Although Cushman’s appraisal calculated a 4.25% cap rate, the Trump Organization changed it to 3.29% — implying a much higher potential sale price — “based upon a particular comparable sale,” according to the complaint. Even though Cushman did not use that cap rate, and instead settled on 4.25% as the appropriate percentage, the Trump Organization attributed the higher sale comp to the appraisal in its financial reporting, the suit alleges.

Because the debt was securitized and sold to investors as part of commercial mortgage-backed securities offering, the valuation was scrutinized by Morningstar.

For a loan report, Morningstar adjusted the rental rates, net operating income and cap rates used in the appraisal, which it used to calculate an actual value of $262.3 million, according to the complaint.

That was about $474 million less than the value in Trump’s 2015 financial statement.

Changing Methodology

By the following year, the ratio of income to debt service expenses at 40 Wall Street dropped to a point where a loan originated by Ladder Capital was added to a watchlist.

At that point, the Trump Organization switched its valuation formula, focusing solely on sale comps, the complaint said, without disclosing the change in methodology in its financial statements as required.

The valuation peaked in statements in 2016, with a building value listed above $796 million. The Trump Organization kept the estimated values inflated by not accounting for the ground-lease reset and by using unrealistic sale comps, according to the allegations.

In 2016, the Trump Organization multiplied the square footage by $684 — well above the $464 per square foot used in the 2015 appraisal for Ladder Capital and even further above the $225 calculated by Morningstar.

The $684-per-square-foot figure came from the sale of a nearby building at 60 Wall St., according to the complaint, although it was completed in 1989 and the Trump Organization’s building opened in 1930.

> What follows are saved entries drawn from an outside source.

## config.mk

```make
export PLATFORM = sky130hd
export DESIGN_NAME = TPmem
export DESIGN_NICKNAME = TPmem
export VERILOG_FILES = /design/flow/design.v
export SDC_FILE = /design/flow/constraint.sdc
export NUM_CORES = 4
export LEC_CHECK = 1
export CORE_UTILIZATION = 30
```

## constraint.sdc

```tcl
current_design TPmem

set clk_period 15.8
set clk_io_pct 0.2

create_clock -name clk0 -period $clk_period [get_ports {i_clk}]

set non_clock_inputs [all_inputs -no_clocks]
set_input_delay [expr $clk_period * $clk_io_pct] -clock clk0 $non_clock_inputs
set_output_delay [expr $clk_period * $clk_io_pct] -clock clk0 [all_outputs]
```

## design.v

```verilog
module TPmem
#( parameter BW = 8 )
(  input [8*BW-1:0]  i_data,
   input	   i_enable,
   input 	   i_clk,
   input	   i_Reset,
   output reg [8*BW-1:0] o_data,
   output reg	   o_en
);
reg [4-1:0]  counter ;
reg [8*BW-1:0] array [8-1:0];
reg [8*BW-1:0] data_out;
wire [8*BW-1:0] col [8-1:0];
wire [3-1:0] index = counter[3-1:0] ;
wire [8*BW-1:0] w_data;
wire	      w_en;
always@(posedge i_clk) begin
    if(~i_Reset) begin
    counter <= 4'b0;
    o_data <= {BW{8'b0}};
    o_en <= 1'b0; 
    end
    else    begin
	o_data <= w_data ;
	o_en <= w_en ;
        if(i_enable) 
        counter <= counter + 4'b1;
        else begin    
            if(counter[3]==1'b1)
	    counter <= counter + 4'b1;
    	    else    
    	    counter <= counter ;
    	    end
    end
end
always@(posedge i_clk) begin
    if(~i_Reset) begin
	array[7] <= {BW{8'b0}};
	array[6] <= {BW{8'b0}};
	array[5] <= {BW{8'b0}};
	array[4] <= {BW{8'b0}};
	array[3] <= {BW{8'b0}};
	array[2] <= {BW{8'b0}};
	array[1] <= {BW{8'b0}};
	array[0] <= {BW{8'b0}};
    end
    else    begin
	if(i_enable) begin
	array[index] <= i_data ;
	end
    end
end
assign col[0] = {{array[0][8*BW-1:7*BW]},{array[1][8*BW-1:7*BW]},{array[2][8*BW-1:7*BW]},{array[3][8*BW-1:7*BW]},{array[4][8*BW-1:7*BW]},{array[5][8*BW-1:7*BW]},{array[6][8*BW-1:7*BW]},{array[7][8*BW-1:7*BW]}} ; 
assign col[1] = {{array[0][7*BW-1:6*BW]},{array[1][7*BW-1:6*BW]},{array[2][7*BW-1:6*BW]},{array[3][7*BW-1:6*BW]},{array[4][7*BW-1:6*BW]},{array[5][7*BW-1:6*BW]},{array[6][7*BW-1:6*BW]},{array[7][7*BW-1:6*BW]}} ; 
assign col[2] = {{array[0][6*BW-1:5*BW]},{array[1][6*BW-1:5*BW]},{array[2][6*BW-1:5*BW]},{array[3][6*BW-1:5*BW]},{array[4][6*BW-1:5*BW]},{array[5][6*BW-1:5*BW]},{array[6][6*BW-1:5*BW]},{array[7][6*BW-1:5*BW]}} ; 
assign col[3] = {{array[0][5*BW-1:4*BW]},{array[1][5*BW-1:4*BW]},{array[2][5*BW-1:4*BW]},{array[3][5*BW-1:4*BW]},{array[4][5*BW-1:4*BW]},{array[5][5*BW-1:4*BW]},{array[6][5*BW-1:4*BW]},{array[7][5*BW-1:4*BW]}} ; 
assign col[4] = {{array[0][4*BW-1:3*BW]},{array[1][4*BW-1:3*BW]},{array[2][4*BW-1:3*BW]},{array[3][4*BW-1:3*BW]},{array[4][4*BW-1:3*BW]},{array[5][4*BW-1:3*BW]},{array[6][4*BW-1:3*BW]},{array[7][4*BW-1:3*BW]}} ; 
assign col[5] = {{array[0][3*BW-1:2*BW]},{array[1][3*BW-1:2*BW]},{array[2][3*BW-1:2*BW]},{array[3][3*BW-1:2*BW]},{array[4][3*BW-1:2*BW]},{array[5][3*BW-1:2*BW]},{array[6][3*BW-1:2*BW]},{array[7][3*BW-1:2*BW]}} ; 
assign col[6] = {{array[0][2*BW-1:1*BW]},{array[1][2*BW-1:1*BW]},{array[2][2*BW-1:1*BW]},{array[3][2*BW-1:1*BW]},{array[4][2*BW-1:1*BW]},{array[5][2*BW-1:1*BW]},{array[6][2*BW-1:1*BW]},{array[7][2*BW-1:1*BW]}} ; 
assign col[7] = {{array[0][1*BW-1:0*BW]},{array[1][1*BW-1:0*BW]},{array[2][1*BW-1:0*BW]},{array[3][1*BW-1:0*BW]},{array[4][1*BW-1:0*BW]},{array[5][1*BW-1:0*BW]},{array[6][1*BW-1:0*BW]},{array[7][1*BW-1:0*BW]}} ; 
always@(*) begin
    if(counter[3]==1'b1) begin
    data_out = col[index] ;
    end
    else    begin
    data_out = {BW{8'b0}}; 
    end
end
assign w_en = counter[3] ;
assign w_data = data_out ; 
endmodule
```
==> flow/design.v <==
module TPmem1
#( parameter BW = 9 )
(  input [8*BW-1:0]  i_data,
   input	   i_enable,
   input 	   i_clk,
   input	   i_Reset,
   output reg [8*BW-1:0] o_data
);
reg [4-1:0]  counter ;
reg [8*BW-1:0] array [8-1:0];
reg [8*BW-1:0] data_out;
wire [8*BW-1:0] col [8-1:0];
wire [3-1:0] index = counter[3-1:0] ;
wire [8*BW-1:0] w_data;
always@(posedge i_clk) begin
    if(~i_Reset) begin
    counter <= 4'b0;
    o_data <= {BW{8'b0}};
    end
    else    begin
	o_data <= w_data ;
        if(i_enable) 
        counter <= counter + 4'b1;
        else begin    
            if(counter[3]==1'b1)
	    counter <= counter + 4'b1;
    	    else    
    	    counter <= counter ;
    	    end
    end
end
always@(posedge i_clk) begin
    if(~i_Reset) begin
	array[7] <= {BW{8'b0}};
	array[6] <= {BW{8'b0}};
	array[5] <= {BW{8'b0}};
	array[4] <= {BW{8'b0}};
	array[3] <= {BW{8'b0}};
	array[2] <= {BW{8'b0}};
	array[1] <= {BW{8'b0}};
	array[0] <= {BW{8'b0}};
    end
    else    begin
	if(i_enable) begin
	array[index] <= i_data ;
	end
    end
end
assign col[0] = {{array[0][8*BW-1:7*BW]},{array[1][8*BW-1:7*BW]},{array[2][8*BW-1:7*BW]},{array[3][8*BW-1:7*BW]},{array[4][8*BW-1:7*BW]},{array[5][8*BW-1:7*BW]},{array[6][8*BW-1:7*BW]},{array[7][8*BW-1:7*BW]}} ; 
assign col[1] = {{array[0][7*BW-1:6*BW]},{array[1][7*BW-1:6*BW]},{array[2][7*BW-1:6*BW]},{array[3][7*BW-1:6*BW]},{array[4][7*BW-1:6*BW]},{array[5][7*BW-1:6*BW]},{array[6][7*BW-1:6*BW]},{array[7][7*BW-1:6*BW]}} ; 
assign col[2] = {{array[0][6*BW-1:5*BW]},{array[1][6*BW-1:5*BW]},{array[2][6*BW-1:5*BW]},{array[3][6*BW-1:5*BW]},{array[4][6*BW-1:5*BW]},{array[5][6*BW-1:5*BW]},{array[6][6*BW-1:5*BW]},{array[7][6*BW-1:5*BW]}} ; 
assign col[3] = {{array[0][5*BW-1:4*BW]},{array[1][5*BW-1:4*BW]},{array[2][5*BW-1:4*BW]},{array[3][5*BW-1:4*BW]},{array[4][5*BW-1:4*BW]},{array[5][5*BW-1:4*BW]},{array[6][5*BW-1:4*BW]},{array[7][5*BW-1:4*BW]}} ; 
assign col[4] = {{array[0][4*BW-1:3*BW]},{array[1][4*BW-1:3*BW]},{array[2][4*BW-1:3*BW]},{array[3][4*BW-1:3*BW]},{array[4][4*BW-1:3*BW]},{array[5][4*BW-1:3*BW]},{array[6][4*BW-1:3*BW]},{array[7][4*BW-1:3*BW]}} ; 
assign col[5] = {{array[0][3*BW-1:2*BW]},{array[1][3*BW-1:2*BW]},{array[2][3*BW-1:2*BW]},{array[3][3*BW-1:2*BW]},{array[4][3*BW-1:2*BW]},{array[5][3*BW-1:2*BW]},{array[6][3*BW-1:2*BW]},{array[7][3*BW-1:2*BW]}} ; 
assign col[6] = {{array[0][2*BW-1:1*BW]},{array[1][2*BW-1:1*BW]},{array[2][2*BW-1:1*BW]},{array[3][2*BW-1:1*BW]},{array[4][2*BW-1:1*BW]},{array[5][2*BW-1:1*BW]},{array[6][2*BW-1:1*BW]},{array[7][2*BW-1:1*BW]}} ; 
assign col[7] = 72'b0; 
always@(*) begin
    if(counter[3]==1'b1) begin
    data_out = col[index] ;
    end
    else    begin
    data_out = {BW{8'b0}}; 
    end
end
assign w_data = data_out ; 
endmodule
==> flow/run.sh <==
#!/bin/bash
# OpenROAD 26Q1-2900-gdf79404cd8, Yosys 0.63+post, stock flow scripts
make -C /OpenROAD-flow-scripts/flow DESIGN_CONFIG=/design/flow/config.mk WORK_HOME=/design/flow/orfs finish
==> flow/config.mk <==
export PLATFORM = sky130hd
export DESIGN_NAME = TPmem1
export DESIGN_NICKNAME = TPmem1
export VERILOG_FILES = /design/flow/design.v
export SDC_FILE = /design/flow/constraint.sdc
export NUM_CORES = 4
export LEC_CHECK = 1
export CORE_UTILIZATION = 50
==> flow/constraint.sdc <==
current_design TPmem1

set clk_period 16.3
set clk_io_pct 0.2

create_clock -name clk0 -period $clk_period [get_ports {i_clk}]

set non_clock_inputs [all_inputs -no_clocks]
set_input_delay [expr $clk_period * $clk_io_pct] -clock clk0 $non_clock_inputs
set_output_delay [expr $clk_period * $clk_io_pct] -clock clk0 [all_outputs]
==> out/qor.txt <==
status -> finished, final reports clean
Iteration-0 DRC Markers -> 1192
Clock Skew -> 0.0176 ns
I/O Buffers -> 137
switching part of the total -> 23.0%
Clock Power Share -> 40.4%
data arrival time of the critical path -> 6.11 ns
fmax -> 0.171 GHz
wire per inst -> 27.6 um
initial antenna violation count -> 10
adder share -> 0.313%
Logic pwr share -> 7.8%
Root Driver -> clkbuf_16
hold depth -> 2
Synth Area per Inst -> 13.9 um^2
Max-Cap Viols -> 0
grt met3 use -> 15.7%
PnR worst setup slack -> 10.45 ns
Lkg Pwr -> 0.00998 uW
Worst Min Path Start -> array[2][67]$_SDFFCE_PN0P_
Mux area share -> 2.67%
Max clock buf depth -> 3
Max VDD drop -> 0.0814 mV
crit path launch type -> input pin
placed inst area -> 0.0259 mm^2
Crit. Startpoint -> i_Reset
most frequent logic cell in the layout -> and2_1
most frequent cells in the layout -> 507 x and2_1, 504 x edfxtp_1, 137 x clkdlybuf4s50_1
M2 GR Usage -> 44.5%
post-route DRC violation count -> 0
design area -> 0.0279 mm^2
period utilisation layout -> 35.9%
vias per cell -> 5.81
cell count listed in synth_stat.txt -> 1731
H-tree depth -> 2
post-layout min period -> 5.85 ns
crit end category -> flop
Synth Warn # -> 1
Routed Antenna Nets -> 0
comb area leader -> simple AND/OR/NAND/NOR gates
Post-CTS Setup Inserts -> 0
largest net degree at the start of global routing -> 65
RSZ-0062 raised after global routing -> false
Int Power -> 2530 uW
Yosys chip area -> 0.0240 mm^2
Reg clk slew, reported paths -> 0.06 ns
CP required -> 16.56 ns
PwrDens -> 118 mW/mm^2
die height -> 221 um
hold crit path type -> reg2reg
CTS Buf Count -> 60
setup TNS -> 0 ns
Layout area overhead -> 16.2%
Final Max Tran Viols -> 0
Final Wtd Congestion -> 0.837
first-pass GRT wire length -> 99.7 mm
worst-path fanout max -> 64
1st-pass router iterations -> 7
clock latency on the worst-skew pair -> 0.63 ns
critical path start-end classification -> in2reg
ys flops -> 580
busiest grt layer -> met1
NetSw -> 755 uW
fraction of layout instances using a drive strength above 1 -> 10.9%
pre-CTS setup slack -> 9.79 ns
Unique masters post-synth -> 31
OpenROAD warning count -> 38
Post-CTS Hold Buffers -> 0
worst slew pin tran -> 0.848 ns
reg-to-reg startpoint -> counter[0]$_SDFFE_PN0P_
Slew HR -> 43.2%
via count -> 14500
total power -> 3280 uW
drt total wl -> 69.0 mm
Sink Count -> 580
dpl hpwl -> 41.3 mm
Post-synth seq share -> 69.4%
Initial Util -> 51.1%
simple-gate portion of the synthesized area -> 14.9%
TritonCTS clock tree -> done
yosys aoi share -> 10.1%
gr usage total -> 31.5%
synthesized cell area -> 0.0240 mm^2
Core Rows -> 79
core footprint -> 0.0470 mm^2
Hold Vio Cnt, Final -> 0
Post-Syn Instances -> 1731
xor/xnor share of the synthesized area -> 0.0365%
number of global-route vias before repair -> 14400
Chip Width -> 221 um
sequential share of power -> 51.7%
Worst Reg-to-Reg Cells -> 6
gr ovfl total -> 0
M1 GR Usage -> 47.0%
setup violators final -> 0
CTS resizes -> 0
io pins -> 147
chip area -> 0.0489 mm^2
## synth_stat cells
library cell	instances	share of area, %
o21ai_0	100	2.1
xnor2_1	1	0.037
inv_1	4	0.063
mux2_2	56	2.6
clkbuf_2	25	0.52
a21oi_1	128	2.7
clkbuf_1	71	1.1
ha_1	6	0.31
buf_2	22	0.46
buf_1	5	0.078
buf_4	3	0.094
nand2_1	57	0.89
a22oi_1	8	0.25
nor2_4	6	0.28
o311a_1	1	0.042
a221o_1	1	0.042
dfxtp_1	76	6.3
edfxtp_1	504	63
and2_1	510	13
nor3_4	2	0.14
a21boi_0	1	0.031
a22o_1	46	1.7
nand3_1	1	0.021
nor2_1	3	0.047
nand2b_1	2	0.052
or2_2	1	0.026
a222oi_1	71	3.0
mux2i_1	1	0.042
buf_6	5	0.23
nand3_4	2	0.15
a31oi_1	12	0.31
## critical path: stages
cell	delay, ns
clkdlybuf4s50_1	0.46
buf_4	0.31
nand3_4	0.25
nor3_4	0.17
buf_4	0.53
nand2b_4	0.53
buf_4	0.52
## power by group through the flow
stage                 sequential (uW)  combinational [uW]  clock (uW)
final                            1700                 256        1330
after global routing             1700                 276        1400
after CTS                        1700                 258        1350
## sequential cells by signal, indices dropped and copies added, names as in the netlist
| register | count |
|---|---|
| array | 504 |
| counter | 4 |
| o_data | 72 |
## stage by stage
stage / hold WS (ns) / std cells / utilization [%]
floorplan: 0.496 / 1731 / -
global placement: 0.516 / 2385 / 55.3
detailed placement: 0.522 / 2385 / 55.3
CTS: 0.528 / 2499 / 59.3
global route: 0.570 / 2501 / 59.4
finish: 0.521 / 2503 / 59.4
## final timing paths
| path | to | slack, ns |
|---|---|---|
| setup / recovery | array[0][38]$_SDFFCE_PN0P_ | 10.45 |
| hold / removal | o_data[49]$_SDFF_PN0_ | 0.52 |
| setup reg to reg | o_data[0]$_SDFF_PN0_ | 12.11 |
| hold reg to reg | o_data[49]$_SDFF_PN0_ | 0.52 |
## logic make-up after synthesis
family / after synthesis
adder cells (fa/ha/maj): 6
multiplexers: 57
AND/OR/NAND/NOR: 584
XOR/XNOR: 1
flip-flops: 580
AND-OR/OR-AND: 368
buffers and inverters: 135
## metal layers
layer	part of all wire, %	routed length (um)
met1	38	26100
met3	13	8860
met2	45	31300
met4	3.8	2640
met5	0.049	34
## area by class of cell
class,count,area (um^2)
antenna,4,10.0
clock buffer,104,1830
clock inverter,10,88.8
fill,3533,19100
inverter,4,15.0
multi-input combinational,1016,6830
sequential,580,16700
tap,607,759
timing repair buffer,178,1680
Power and IR drop assume default switching activity.
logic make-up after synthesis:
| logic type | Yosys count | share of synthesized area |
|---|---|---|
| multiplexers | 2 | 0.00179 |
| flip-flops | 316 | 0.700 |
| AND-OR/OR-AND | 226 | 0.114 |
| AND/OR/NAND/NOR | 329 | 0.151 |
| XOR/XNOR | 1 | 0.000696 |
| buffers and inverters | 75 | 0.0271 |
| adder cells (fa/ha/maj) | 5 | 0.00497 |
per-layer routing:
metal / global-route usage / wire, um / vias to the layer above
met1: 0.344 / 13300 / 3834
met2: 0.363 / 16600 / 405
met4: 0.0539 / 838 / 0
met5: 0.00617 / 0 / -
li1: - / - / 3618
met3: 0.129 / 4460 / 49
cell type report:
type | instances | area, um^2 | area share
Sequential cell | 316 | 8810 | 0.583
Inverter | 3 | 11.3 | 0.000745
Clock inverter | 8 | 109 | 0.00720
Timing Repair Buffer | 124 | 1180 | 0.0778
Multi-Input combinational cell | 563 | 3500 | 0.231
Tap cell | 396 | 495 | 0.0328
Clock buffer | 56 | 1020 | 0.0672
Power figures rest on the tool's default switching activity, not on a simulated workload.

In following years, the Trump Organization used comps of more than $600 per square foot.

In 2020 and 2021, documents indicate the Trump Organization used a comp of $692 per square foot, based on the sale of nearby 44 Wall St., with 15% then subtracted to account for the difference in the buildings’ sizes and the effects of COVID-19, according to the complaint.

But that sale price in that comparison actually was $564 per square foot, a mistake that prosecutors allege added $130 million to the estimated value.

“And once again, while the 2020 valuation does account for the ground lease, it fails to account for the present value impact of the ground lease reset in 2032,” the complaint said.

(Corrected on Sept. 29 to reflect that mortgage payments weren't included in the operating income calculations.)